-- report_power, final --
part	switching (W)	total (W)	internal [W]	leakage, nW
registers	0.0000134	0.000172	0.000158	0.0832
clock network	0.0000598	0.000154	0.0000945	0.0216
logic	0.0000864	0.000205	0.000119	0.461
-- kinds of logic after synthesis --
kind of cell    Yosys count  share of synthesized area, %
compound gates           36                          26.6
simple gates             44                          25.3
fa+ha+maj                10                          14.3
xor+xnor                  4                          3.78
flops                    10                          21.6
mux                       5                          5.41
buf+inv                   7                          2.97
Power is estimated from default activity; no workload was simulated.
[run.sh]
#!/bin/bash
# OpenROAD 26Q1-2900-gdf79404cd8, Yosys 0.63+post, stock flow scripts
make -C /OpenROAD-flow-scripts/flow DESIGN_CONFIG=/design/flow/config.mk WORK_HOME=/design/flow/orfs finish
[config.mk]
export PLATFORM = sky130hd
export DESIGN_NAME = DataMem
export DESIGN_NICKNAME = DataMem
export VERILOG_FILES = /design/flow/design.v
export SDC_FILE = /design/flow/constraint.sdc
export NUM_CORES = 4
export LEC_CHECK = 1
export CORE_UTILIZATION = 50
[constraint.sdc]
current_design DataMem

set clk_period 17.5
set clk_io_pct 0.2

create_clock -name clk0 -period $clk_period [get_ports {Clk}]

set non_clock_inputs [all_inputs -no_clocks]
set_input_delay [expr $clk_period * $clk_io_pct] -clock clk0 $non_clock_inputs
set_output_delay [expr $clk_period * $clk_io_pct] -clock clk0 [all_outputs]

☆ ☆ ☆ ☆ ☆ ☆ ☆

# WORK INSTRUCTIONS:
Among the lines above, find those with the string "logic" and copy them.

# EXPECTED ANSWER:
logic	0.0000864	0.000205	0.000119	0.461
-- kinds of logic after synthesis --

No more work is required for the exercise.